Other chromists lack chloroplasts and feed by ingestion or absorption, including many traditionally considered protozoans. In several groups prey are captured using temporary projections, called pseudopodia, which are typically thread- or needle-like. Some others have a definite cell mouth or live as parasites.

Phylum Cryptista

These mainly include the cryptomonads, small cells with two flagella inserted on the edge of a groove or pocket. Each has one or two plastids, which may have several different colours. These are unusual in retaining a degenerate nucleus and starch grains from the original red alga, which are missing in other chromists.

Cryptomonas
Fish Creek - about 40 µm

Cryptomonas

Greek kryptos, hidden, monas, unit
Angl. krip-TOM-o-nas

Cryptomonas have an oblique front with a pocket or gullet. They are yellow-green to brown when photosynthetic, but also include colourless kinds that feed by absorption.

Phylum Haptista

Haptista are single cells with adhesive projections and often scales, separated into mostly marine algae and mostly freshwater heliozoans. The latter are round amoebae with no plastids or flagella, relying on radiate projections in the form of needle-like axopodia to slowly move about and capture food.

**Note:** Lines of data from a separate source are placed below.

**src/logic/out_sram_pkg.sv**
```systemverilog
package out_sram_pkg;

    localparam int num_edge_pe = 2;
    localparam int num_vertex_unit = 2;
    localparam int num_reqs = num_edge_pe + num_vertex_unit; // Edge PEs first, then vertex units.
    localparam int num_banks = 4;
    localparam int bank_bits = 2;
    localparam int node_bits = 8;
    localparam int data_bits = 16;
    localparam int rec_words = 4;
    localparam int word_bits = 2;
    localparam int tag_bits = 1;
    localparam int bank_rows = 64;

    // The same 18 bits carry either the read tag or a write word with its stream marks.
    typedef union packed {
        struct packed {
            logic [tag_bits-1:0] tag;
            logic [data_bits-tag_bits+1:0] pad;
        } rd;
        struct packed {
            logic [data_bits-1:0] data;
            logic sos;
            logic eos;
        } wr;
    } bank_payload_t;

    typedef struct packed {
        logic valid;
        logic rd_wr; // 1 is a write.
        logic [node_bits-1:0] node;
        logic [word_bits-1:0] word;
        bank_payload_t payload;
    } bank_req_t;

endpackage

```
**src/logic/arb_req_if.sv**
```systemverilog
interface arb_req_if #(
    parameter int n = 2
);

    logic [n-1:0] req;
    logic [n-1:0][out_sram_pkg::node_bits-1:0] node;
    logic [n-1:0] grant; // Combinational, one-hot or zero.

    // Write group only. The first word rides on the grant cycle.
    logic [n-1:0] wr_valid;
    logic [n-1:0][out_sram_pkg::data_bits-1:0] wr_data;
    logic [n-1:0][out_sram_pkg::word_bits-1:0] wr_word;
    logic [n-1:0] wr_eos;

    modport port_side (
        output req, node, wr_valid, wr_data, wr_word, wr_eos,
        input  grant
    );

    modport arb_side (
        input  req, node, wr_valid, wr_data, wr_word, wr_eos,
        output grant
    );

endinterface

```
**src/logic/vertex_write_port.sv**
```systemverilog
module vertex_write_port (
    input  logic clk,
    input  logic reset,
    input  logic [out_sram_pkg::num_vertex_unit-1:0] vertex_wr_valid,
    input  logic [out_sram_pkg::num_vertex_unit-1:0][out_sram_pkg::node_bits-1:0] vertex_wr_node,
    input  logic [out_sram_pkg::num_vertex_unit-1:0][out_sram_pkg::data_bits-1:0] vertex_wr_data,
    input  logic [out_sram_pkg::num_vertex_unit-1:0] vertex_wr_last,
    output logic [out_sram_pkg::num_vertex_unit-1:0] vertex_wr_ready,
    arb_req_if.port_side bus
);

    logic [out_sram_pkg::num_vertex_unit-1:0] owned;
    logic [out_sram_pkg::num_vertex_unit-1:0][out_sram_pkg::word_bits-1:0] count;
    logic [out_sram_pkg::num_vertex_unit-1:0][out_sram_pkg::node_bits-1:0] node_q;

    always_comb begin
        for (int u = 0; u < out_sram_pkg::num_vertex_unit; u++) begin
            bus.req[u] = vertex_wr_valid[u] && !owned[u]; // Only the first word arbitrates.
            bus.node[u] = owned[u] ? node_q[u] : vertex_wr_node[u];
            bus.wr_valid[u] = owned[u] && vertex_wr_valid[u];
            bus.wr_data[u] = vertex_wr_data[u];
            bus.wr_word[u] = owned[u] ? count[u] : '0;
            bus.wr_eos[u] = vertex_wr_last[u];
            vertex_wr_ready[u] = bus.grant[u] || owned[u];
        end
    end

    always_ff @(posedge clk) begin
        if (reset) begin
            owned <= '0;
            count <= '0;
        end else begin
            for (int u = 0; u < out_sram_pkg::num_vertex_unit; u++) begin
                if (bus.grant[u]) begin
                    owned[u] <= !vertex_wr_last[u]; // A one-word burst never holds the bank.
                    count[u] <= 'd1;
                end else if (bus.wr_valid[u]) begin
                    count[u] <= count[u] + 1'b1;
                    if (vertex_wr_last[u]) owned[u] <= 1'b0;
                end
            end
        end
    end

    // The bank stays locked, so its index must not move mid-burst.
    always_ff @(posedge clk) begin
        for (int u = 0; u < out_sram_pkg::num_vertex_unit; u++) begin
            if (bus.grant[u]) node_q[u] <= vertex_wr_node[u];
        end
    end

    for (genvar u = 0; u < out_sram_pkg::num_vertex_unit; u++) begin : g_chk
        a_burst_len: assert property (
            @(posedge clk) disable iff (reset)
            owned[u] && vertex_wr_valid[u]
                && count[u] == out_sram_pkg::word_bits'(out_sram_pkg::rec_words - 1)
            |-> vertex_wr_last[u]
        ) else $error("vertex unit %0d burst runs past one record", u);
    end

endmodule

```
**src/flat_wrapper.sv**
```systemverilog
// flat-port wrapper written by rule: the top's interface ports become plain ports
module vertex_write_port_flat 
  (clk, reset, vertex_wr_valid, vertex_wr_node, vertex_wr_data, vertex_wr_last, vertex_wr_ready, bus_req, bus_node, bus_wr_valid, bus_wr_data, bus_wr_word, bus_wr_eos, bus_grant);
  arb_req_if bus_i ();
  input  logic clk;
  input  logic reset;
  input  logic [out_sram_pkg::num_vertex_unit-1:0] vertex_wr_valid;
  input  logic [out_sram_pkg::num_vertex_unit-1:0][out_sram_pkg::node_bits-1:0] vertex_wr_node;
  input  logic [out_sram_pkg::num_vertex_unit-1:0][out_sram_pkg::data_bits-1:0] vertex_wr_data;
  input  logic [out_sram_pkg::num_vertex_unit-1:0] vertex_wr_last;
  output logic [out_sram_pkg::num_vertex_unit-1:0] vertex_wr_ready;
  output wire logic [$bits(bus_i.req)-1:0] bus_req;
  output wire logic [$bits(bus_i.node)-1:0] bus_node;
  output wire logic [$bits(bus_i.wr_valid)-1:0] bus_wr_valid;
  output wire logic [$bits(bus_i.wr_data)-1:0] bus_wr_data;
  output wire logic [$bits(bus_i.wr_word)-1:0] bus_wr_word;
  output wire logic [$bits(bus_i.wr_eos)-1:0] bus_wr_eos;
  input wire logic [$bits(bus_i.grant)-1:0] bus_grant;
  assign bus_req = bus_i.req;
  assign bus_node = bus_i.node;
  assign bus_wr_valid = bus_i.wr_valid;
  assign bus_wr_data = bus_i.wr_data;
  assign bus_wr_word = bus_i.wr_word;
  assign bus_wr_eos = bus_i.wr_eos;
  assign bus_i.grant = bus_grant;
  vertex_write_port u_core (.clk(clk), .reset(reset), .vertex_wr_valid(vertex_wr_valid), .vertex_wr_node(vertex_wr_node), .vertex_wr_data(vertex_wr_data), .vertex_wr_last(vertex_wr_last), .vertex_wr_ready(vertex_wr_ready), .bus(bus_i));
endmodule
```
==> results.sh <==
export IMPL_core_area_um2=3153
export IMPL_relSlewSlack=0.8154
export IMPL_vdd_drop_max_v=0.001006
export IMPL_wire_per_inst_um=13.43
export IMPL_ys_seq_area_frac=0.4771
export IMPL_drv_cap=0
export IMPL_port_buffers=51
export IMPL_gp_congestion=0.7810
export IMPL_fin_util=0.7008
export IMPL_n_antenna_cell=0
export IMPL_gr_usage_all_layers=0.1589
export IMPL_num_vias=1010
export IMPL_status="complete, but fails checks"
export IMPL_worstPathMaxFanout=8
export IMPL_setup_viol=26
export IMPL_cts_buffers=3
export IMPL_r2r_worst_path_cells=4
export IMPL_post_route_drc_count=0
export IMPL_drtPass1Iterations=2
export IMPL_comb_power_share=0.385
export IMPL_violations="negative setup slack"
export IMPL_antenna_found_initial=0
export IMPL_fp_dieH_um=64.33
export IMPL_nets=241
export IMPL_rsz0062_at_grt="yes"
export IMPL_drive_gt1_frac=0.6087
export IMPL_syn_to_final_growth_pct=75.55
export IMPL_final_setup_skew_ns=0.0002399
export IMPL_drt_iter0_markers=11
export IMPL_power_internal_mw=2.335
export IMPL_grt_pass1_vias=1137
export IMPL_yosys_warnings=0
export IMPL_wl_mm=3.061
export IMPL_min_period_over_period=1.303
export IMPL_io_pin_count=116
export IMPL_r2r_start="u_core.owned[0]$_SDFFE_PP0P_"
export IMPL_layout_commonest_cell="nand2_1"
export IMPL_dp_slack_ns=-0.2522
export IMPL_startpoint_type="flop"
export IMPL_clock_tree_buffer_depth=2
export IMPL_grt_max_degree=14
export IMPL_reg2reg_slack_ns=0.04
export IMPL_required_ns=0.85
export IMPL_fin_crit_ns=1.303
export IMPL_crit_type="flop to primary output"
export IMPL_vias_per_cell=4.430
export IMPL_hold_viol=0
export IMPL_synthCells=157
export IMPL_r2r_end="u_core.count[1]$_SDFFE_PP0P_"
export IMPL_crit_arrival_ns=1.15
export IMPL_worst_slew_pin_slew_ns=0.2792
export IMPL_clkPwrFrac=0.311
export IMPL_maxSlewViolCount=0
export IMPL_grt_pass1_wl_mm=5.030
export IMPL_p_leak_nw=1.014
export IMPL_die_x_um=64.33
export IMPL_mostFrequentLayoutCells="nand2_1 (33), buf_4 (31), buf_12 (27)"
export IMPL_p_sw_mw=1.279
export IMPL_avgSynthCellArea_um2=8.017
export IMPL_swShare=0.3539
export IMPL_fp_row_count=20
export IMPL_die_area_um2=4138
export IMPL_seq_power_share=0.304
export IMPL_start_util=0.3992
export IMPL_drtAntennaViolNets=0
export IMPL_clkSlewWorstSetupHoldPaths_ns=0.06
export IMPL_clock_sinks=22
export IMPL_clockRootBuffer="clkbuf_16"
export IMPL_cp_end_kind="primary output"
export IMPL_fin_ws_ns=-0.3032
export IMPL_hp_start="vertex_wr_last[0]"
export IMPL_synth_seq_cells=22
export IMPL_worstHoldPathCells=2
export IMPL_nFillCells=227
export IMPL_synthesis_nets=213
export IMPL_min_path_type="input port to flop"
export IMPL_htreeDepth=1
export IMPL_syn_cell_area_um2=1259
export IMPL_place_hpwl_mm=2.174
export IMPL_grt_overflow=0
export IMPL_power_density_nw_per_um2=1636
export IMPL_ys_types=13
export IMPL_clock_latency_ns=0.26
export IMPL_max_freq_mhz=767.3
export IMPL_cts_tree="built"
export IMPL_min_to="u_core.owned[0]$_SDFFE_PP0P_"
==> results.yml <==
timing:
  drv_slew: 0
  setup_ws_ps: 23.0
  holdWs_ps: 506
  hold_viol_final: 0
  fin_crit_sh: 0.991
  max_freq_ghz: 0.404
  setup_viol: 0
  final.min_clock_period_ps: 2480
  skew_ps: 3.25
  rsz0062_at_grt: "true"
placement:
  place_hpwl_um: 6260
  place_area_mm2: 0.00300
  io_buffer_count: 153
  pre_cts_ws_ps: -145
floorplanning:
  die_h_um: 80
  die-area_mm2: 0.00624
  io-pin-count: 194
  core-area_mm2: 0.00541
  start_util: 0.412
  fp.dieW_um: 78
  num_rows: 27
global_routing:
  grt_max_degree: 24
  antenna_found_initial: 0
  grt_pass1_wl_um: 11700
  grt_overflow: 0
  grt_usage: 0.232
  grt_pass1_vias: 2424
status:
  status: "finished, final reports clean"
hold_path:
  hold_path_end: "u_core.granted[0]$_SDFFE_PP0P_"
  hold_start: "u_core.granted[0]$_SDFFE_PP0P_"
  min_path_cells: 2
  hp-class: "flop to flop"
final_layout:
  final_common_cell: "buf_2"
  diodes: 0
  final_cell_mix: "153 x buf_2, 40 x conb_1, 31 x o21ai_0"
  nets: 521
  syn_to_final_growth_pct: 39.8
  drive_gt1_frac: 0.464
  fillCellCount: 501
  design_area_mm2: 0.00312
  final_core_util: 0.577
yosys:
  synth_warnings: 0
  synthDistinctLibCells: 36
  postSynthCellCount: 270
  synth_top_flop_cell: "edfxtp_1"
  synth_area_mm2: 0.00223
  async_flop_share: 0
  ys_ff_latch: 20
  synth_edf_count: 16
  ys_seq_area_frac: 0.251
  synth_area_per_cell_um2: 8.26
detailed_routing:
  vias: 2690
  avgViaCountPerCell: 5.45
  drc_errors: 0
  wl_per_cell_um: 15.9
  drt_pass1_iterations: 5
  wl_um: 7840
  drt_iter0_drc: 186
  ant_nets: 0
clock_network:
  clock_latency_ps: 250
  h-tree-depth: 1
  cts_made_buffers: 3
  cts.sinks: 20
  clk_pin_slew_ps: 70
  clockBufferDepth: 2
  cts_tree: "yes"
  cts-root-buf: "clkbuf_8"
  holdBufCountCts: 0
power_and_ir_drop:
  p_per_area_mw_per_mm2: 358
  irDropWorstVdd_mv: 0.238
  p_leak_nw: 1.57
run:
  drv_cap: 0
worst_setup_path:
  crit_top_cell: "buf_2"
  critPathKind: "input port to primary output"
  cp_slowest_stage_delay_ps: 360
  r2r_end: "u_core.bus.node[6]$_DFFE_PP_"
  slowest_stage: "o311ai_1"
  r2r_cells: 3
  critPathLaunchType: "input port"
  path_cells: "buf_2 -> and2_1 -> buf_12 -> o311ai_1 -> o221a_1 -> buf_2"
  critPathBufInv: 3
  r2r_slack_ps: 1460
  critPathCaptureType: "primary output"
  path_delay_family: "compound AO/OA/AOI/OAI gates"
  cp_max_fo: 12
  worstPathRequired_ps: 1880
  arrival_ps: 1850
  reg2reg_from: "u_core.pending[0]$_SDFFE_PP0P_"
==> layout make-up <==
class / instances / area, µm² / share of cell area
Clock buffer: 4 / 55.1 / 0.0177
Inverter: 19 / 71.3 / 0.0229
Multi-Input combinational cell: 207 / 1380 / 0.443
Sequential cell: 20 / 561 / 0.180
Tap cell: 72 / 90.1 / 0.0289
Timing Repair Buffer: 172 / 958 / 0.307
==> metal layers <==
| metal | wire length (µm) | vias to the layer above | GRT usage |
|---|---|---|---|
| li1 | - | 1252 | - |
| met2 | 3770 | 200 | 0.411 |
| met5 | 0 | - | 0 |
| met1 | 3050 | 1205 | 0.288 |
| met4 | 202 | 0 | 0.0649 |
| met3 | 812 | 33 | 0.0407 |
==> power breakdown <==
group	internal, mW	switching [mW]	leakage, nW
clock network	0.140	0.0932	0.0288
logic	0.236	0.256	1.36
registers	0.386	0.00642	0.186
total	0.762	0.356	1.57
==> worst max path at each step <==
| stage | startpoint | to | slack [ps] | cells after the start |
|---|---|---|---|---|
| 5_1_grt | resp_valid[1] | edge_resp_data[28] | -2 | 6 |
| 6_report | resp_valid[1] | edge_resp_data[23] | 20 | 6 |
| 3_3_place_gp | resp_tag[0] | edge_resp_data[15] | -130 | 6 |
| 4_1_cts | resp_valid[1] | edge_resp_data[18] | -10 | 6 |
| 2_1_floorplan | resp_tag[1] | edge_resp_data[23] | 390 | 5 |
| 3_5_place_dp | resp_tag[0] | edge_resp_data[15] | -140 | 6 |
===== config.mk =====
export PLATFORM = sky130hd
export DESIGN_NAME = mem_subsys
export DESIGN_NICKNAME = d
export VERILOG_FILES = /design/src/source/mem_pkg.sv /design/src/source/boot_pkg.sv /design/src/source/sram_ctrl.sv /design/src/source/ram_arbiter.sv /design/src/source/bootloader.sv /design/src/source/inst_fetch.sv /design/src/source/mem_subsys.sv
export SDC_FILE = /design/constraint.sdc
export NUM_CORES = 1
export LEC_CHECK = 0
export BUFFER_PORTS_ARGS = -buffer_cell sky130_fd_sc_hd__buf_2
export CAP_MARGIN = 10
export CORE_MARGIN = 4
export CORE_UTILIZATION = 59
export CTS_CLUSTER_SIZE = 8
export DETAILED_ROUTE_END_ITERATION = 10
export PLACE_DENSITY = 0.79
export SLEW_MARGIN = 20
export SYNTH_ARGS = -nofsm -noshare
export SYNTH_HDL_FRONTEND = slang
export SYNTH_HIERARCHICAL = 1
export SYNTH_SLANG_ARGS = --single-unit

===== constraint.sdc =====
create_clock -name raw_clk -period 3.73 [get_ports raw_clk]
set_input_delay 0.746 -clock raw_clk [delete_from_list [all_inputs] [get_ports raw_clk]]
set_output_delay 0.746 -clock raw_clk [all_outputs]
set_load 0.05 [all_outputs]
===== src/hw/axil_sram_pkg.sv =====
`default_nettype none

package axil_sram_pkg;

  // ======================================
  // widths
  // ======================================
  localparam int axil_addr_w = 12;  // byte address on the bus
  localparam int axil_data_w = 16;
  localparam int addr_lsb    = 1;   // byte offset bits dropped
  localparam int sram_addr_w = axil_addr_w - addr_lsb;
  localparam int sram_depth  = 1 << sram_addr_w;

  localparam logic [1:0] resp_okay = 2'b00;

  typedef logic [axil_addr_w-1:0]   axil_addr_t;
  typedef logic [axil_data_w-1:0]   axil_data_t;
  typedef logic [axil_data_w/8-1:0] axil_strb_t;
  typedef logic [1:0]               axil_resp_t;
  typedef logic [sram_addr_w-1:0]   sram_addr_t;

  // ======================================
  // sram command, 30 bits
  // ======================================
  typedef struct packed {
    logic       we;     // write when set
    sram_addr_t addr;
    axil_data_t wdata;
    axil_strb_t wstrb;
  } sram_cmd_t;

  // adapter state machines
  typedef enum logic [1:0] {
    rd_idle,
    rd_cmd,
    rd_resp
  } rd_state_t;

  typedef enum logic [1:0] {
    wr_idle,
    wr_cmd,
    wr_bresp,
    wr_done
  } wr_state_t;

endpackage

`default_nettype wire


===== src/hw/sram_port_arb.sv =====
`default_nettype none
`timescale 1ns/1ps

module sram_port_arb (
  input  logic                     clk,
  input  logic                     rst_n,

  input  logic                     rd_valid,
  output logic                     rd_ready,
  input  axil_sram_pkg::sram_cmd_t rd_cmd,

  input  logic                     wr_valid,
  output logic                     wr_ready,
  input  axil_sram_pkg::sram_cmd_t wr_cmd,

  output logic                     mem_valid,
  input  logic                     mem_ready,
  output axil_sram_pkg::sram_cmd_t mem_cmd
);

  logic prio_wr;  // write side wins a tie
  logic locked;   // grant held until accepted
  logic lock_wr;
  logic sel_wr;

  // ======================================
  // grant select
  // ======================================
  always_comb begin
    if (locked) begin
      sel_wr = lock_wr;
    end else if (rd_valid && wr_valid) begin
      sel_wr = prio_wr;
    end else begin
      sel_wr = wr_valid;
    end
  end

  assign mem_valid = sel_wr ? wr_valid : rd_valid;
  assign mem_cmd   = sel_wr ? wr_cmd : rd_cmd;
  assign rd_ready  = !sel_wr && mem_ready;
  assign wr_ready  = sel_wr && mem_ready;

  always_ff @(posedge clk) begin
    if (!rst_n) begin
      prio_wr <= 1'b0;
      locked  <= 1'b0;
      lock_wr <= 1'b0;
    end else if (mem_valid) begin
      if (mem_ready) begin
        locked  <= 1'b0;
        prio_wr <= !sel_wr;  // other side goes first next time
      end else begin
        locked  <= 1'b1;
        lock_wr <= sel_wr;
      end
    end
  end

  // only one adapter is ever handed the port
  a_one_grant: assert property (@(posedge clk) disable iff (!rst_n)
    !(rd_ready && wr_ready));

endmodule

`default_nettype wire


===== config.mk =====
export PLATFORM = sky130hd
export DESIGN_NAME = sram_port_arb
export DESIGN_NICKNAME = d
export VERILOG_FILES = /design/src/hw/axil_sram_pkg.sv /design/src/hw/sram_port_arb.sv
export SDC_FILE = /design/constraint.sdc
export NUM_CORES = 1
export LEC_CHECK = 0
export BUFFER_PORTS_ARGS = -buffer_cell sky130_fd_sc_hd__buf_2
export CAP_MARGIN = 30
export CORE_MARGIN = 2
export CORE_UTILIZATION = 32
export DETAILED_ROUTE_END_ITERATION = 12
export GPL_TIMING_DRIVEN = 0
export PLACE_DENSITY = 0.93
export SYNTH_ARGS = -nofsm -noshare
export SYNTH_HDL_FRONTEND = slang
export SYNTH_SLANG_ARGS = --single-unit

===== constraint.sdc =====
create_clock -name clk -period 2 [get_ports clk]
set_input_delay 0.3 -clock clk [delete_from_list [all_inputs] [get_ports clk]]
set_output_delay 0.3 -clock clk [all_outputs]
set_load 0.05 [all_outputs]

==> out/metrics.cfg <==
[outcome]
status = finished clean

[job]
max-cap-violations = 0

[global_routing]
overflow = 0
grt_max_degree = 11
grtUsageMet2_pct = 36.7
grt_pass1_wl_um = 3810
grt-busiest-layer = met2
grtUsageTotal_pct = 20.0
grt_util_met3_pct = 5.15
grt_util_met1_pct = 20.4
first_global_vias = 810
antenna_found_initial = 0

[worst_setup_path]
worstSetupPathType = reg -> out
cp-start-kind = register
reg2regPathDepth = 3
reg2reg_slack_ns = 0.91
crit_family = buffers and inverters
r2r-end = prio_wr
cp.arrival_ns = 1.68
crit_fanout = 10
cp_cell_sequence = nand2b_1, a22o_4, buf_6, mux2_4, buf_4
crit_buf_inv = 2
reg2reg_from = lock_wr
worstPathRequired_ns = 1.70
slowest_delay_ns = 0.32
crit_path_end_kind = output port
slowest_stage = dfxtp_1

[cells_and_area]
final_nets = 224
stdcell_area_um2 = 1300
area_growth_pct = 95.1
layout-drive-gt1-share_pct = 86.1
final_common_cell = buf_2
antenna_cells = 0
layout_common_cells = 70 x buf_2, 28 x mux2_4, 24 x buf_4

[floorplan]
die_w_um = 49.6
dieArea_um2 = 2460
die_height_um = 49.6
io_pins = 98
initial_utilization_pct = 33.9
coreArea_um2 = 1960
rows = 16

[cts]
cts_root_buf = clkbuf_4
cts_tree = done
clk_latency_ns = 0.24
clock_path_buffers = 2
cts.sinks = 3
clk_pin_slew_worst_paths_ns = 0.05
htreeDepth = 1
post_cts_buffers = 0
cts_buffers = 3

[drt]
wirelength_um = 3040
wl_per_cell_um = 16.4
routed_via_density = 4.86
drt_first_pass_iters = 4
dr.first_iter.drc_count = 21
drc = 0
vias = 900
ant_nets = 0

[placed_design]
place_congestion = 0.716
port_buffers = 97
dpl.hpwl_um = 2320
placed_cell_area_um2 = 1180

[synth]
synth_cells = 57
ys_seq_area_share_pct = 9.02
ys_ff_latch = 3
yosysUniqueCellTypes = 17
yosysWarnings = 0
syn-num-nets = 122
netlist_area_um2 = 666
syn_area_per_cell_um2 = 11.7

[hold_path]
min_path_cells = 2
hp-class = in -> reg
hold_start = rst_n
hold_end = locked

[sta]
fmax_mhz = 506
fin_crit_sh_pct = 98.8
setup_viol = 0
hold_viol = 0
finalCriticalPeriod_ns = 1.98
worstMarginPinSlew_ns = 0.275
slew_violations = 0
whs_ns = 0.303
relSlewSlack_pct = 81.8
finClkSkew_ns = 0.00462

[power_and_ir_drop]
p_per_area_nw_per_um2 = 593
ir_drop_uv = 357
leakage_nw = 0.745

synth_stat cells:
| master | n | area, um^2 |
|---|---|---|
| a311oi_1 | 1 | 8.76 |
| nor2_1 | 5 | 18.8 |
| a211oi_1 | 1 | 7.51 |
| buf_6 | 3 | 33.8 |
| nor2b_1 | 1 | 6.26 |
| mux2i_1 | 2 | 20.0 |
| a21oi_1 | 1 | 5.00 |
| o21a_1 | 1 | 7.51 |
| mux2_4 | 28 | 420 |
| mux2_2 | 2 | 22.5 |
| o221a_2 | 1 | 11.3 |
| nand2_1 | 2 | 7.51 |
| a22o_2 | 1 | 10.0 |
| and2_1 | 2 | 12.5 |
| dfxtp_1 | 3 | 60.1 |
| nand2b_1 | 1 | 6.26 |
| inv_1 | 2 | 7.51 |
layer usage:
metal	vias up	routed length, um
met5	-	0
met3	13	219
met2	60	1580
li1	413	-
met4	0	131
met1	414	1110
power breakdown:
part           leakage (nW)  switching (mW)  internal (mW)
combinational         0.705           0.343          0.238
clock                0.0150          0.0423         0.0755
sequential           0.0251         0.00615         0.0650
timing repair:
item	CTS	global route
hold buffers	0	0
endpoints found under the setup margin	28	27
pin swaps	0	1
endpoints found under the hold margin	0	0
gates resized for setup	1	58
flip-flops by register name (all words and copies together), names as in the netlist:
signal   cells
prio_wr      1
locked       1
lock_wr      1
how the worst max path moves through the flow:
stage	from	endpoint	slack (ns)	depth (start not counted)
after global routing	prio_wr	mem_cmd[7]	-0.03	5
after global placement	wr_valid	mem_cmd[17]	0.18	6
after detailed placement	wr_valid	mem_cmd[24]	0.16	6
final	prio_wr	mem_cmd[7]	0.02	5
after CTS	prio_wr	mem_cmd[26]	0.009	5
after floorplan	locked	rd_ready	0.18	4
final cells by class:
class | instances | area (um^2)
Buffer | 3 | 33.8
Clock buffer | 4 | 26.3
Fill cell | 166 | 663
Inverter | 2 | 7.51
Multi-Input combinational cell | 49 | 572
Sequential cell | 3 | 61.3
Tap cell | 27 | 33.8
Timing Repair Buffer | 97 | 564
metrics by stage:
| step | cells | TNS, ns | utilization (%) | power, mW | setup slack (ns) |
|---|---|---|---|---|---|
| finish | 185 | 0 | 66.2 | 0.770 | 0.0232 |
| CTS | 185 | 0 | 61.8 | 0.724 | 0.00937 |
| detailed placement | 181 | 0 | 60.4 | 0.604 | 0.161 |
| global route | 185 | -0.248 | 66.2 | 0.799 | -0.0291 |
| floorplan | 57 | 0 | - | 0.474 | 0.177 |
| global placement | 181 | 0 | 60.4 | 0.590 | 0.181 |
kinds of logic (layout without fill, tap and decap cells):
family	after synthesis	after routing	share of synthesized area [%]
compound gates	6	6	7.52
buf+inv	5	106	6.20
flops	3	3	9.02
mux	32	32	69.5
simple gates	11	11	7.71
(Power assumes the default switching activity.)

This same basic form has appeared in a few different groups of chromists. Centrohelea here have relatively fine axopodia connected to a central granule, and in most the cell is covered by various scales, spicules, or a gelatinous coat.

Acanthocystis
Spring puddle - body about 40 µm

Acanthocystis

Greek akantha, thorn, kystis, bladder
Angl. a-KAN-tho-SIS-tis

Acanthocystis have a coat of silicate scales and one or two lengths of spicules, directed straight out with pointed or forked ends. They often host green zoochlorellae.

Phylum Cercozoa

Cercozoa are mainly flagellates and amoebae that use thin projections to collect food. These generally take the form of thread-like filopodia, though some have axopodia or other forms. Most move along surfaces, either by using a trailing flagellum for gliding or by dragging the cell body forward.

Vampyrella
Fish Creek - body about 30 µm

Vampyrella

Serbian vampir, vampire
Angl. VAM-pi-REL-a

Vampyrella are round amoebae with thin radiate filopodia. They feed on filamentous algae by breaking through the cell wall, and are typically orange from ingested pigments.

Clathrulina
Spring puddle - capsules about 60, 70 µm

Clathrulina

Greek kleithra or klathra, bars
Angl. KLATH-ru-LYE-na

Clathrulina secrete spherical capsules, leaving openings around their radiate axopodia. They also form tubular stalks and sometimes are attached in small groups.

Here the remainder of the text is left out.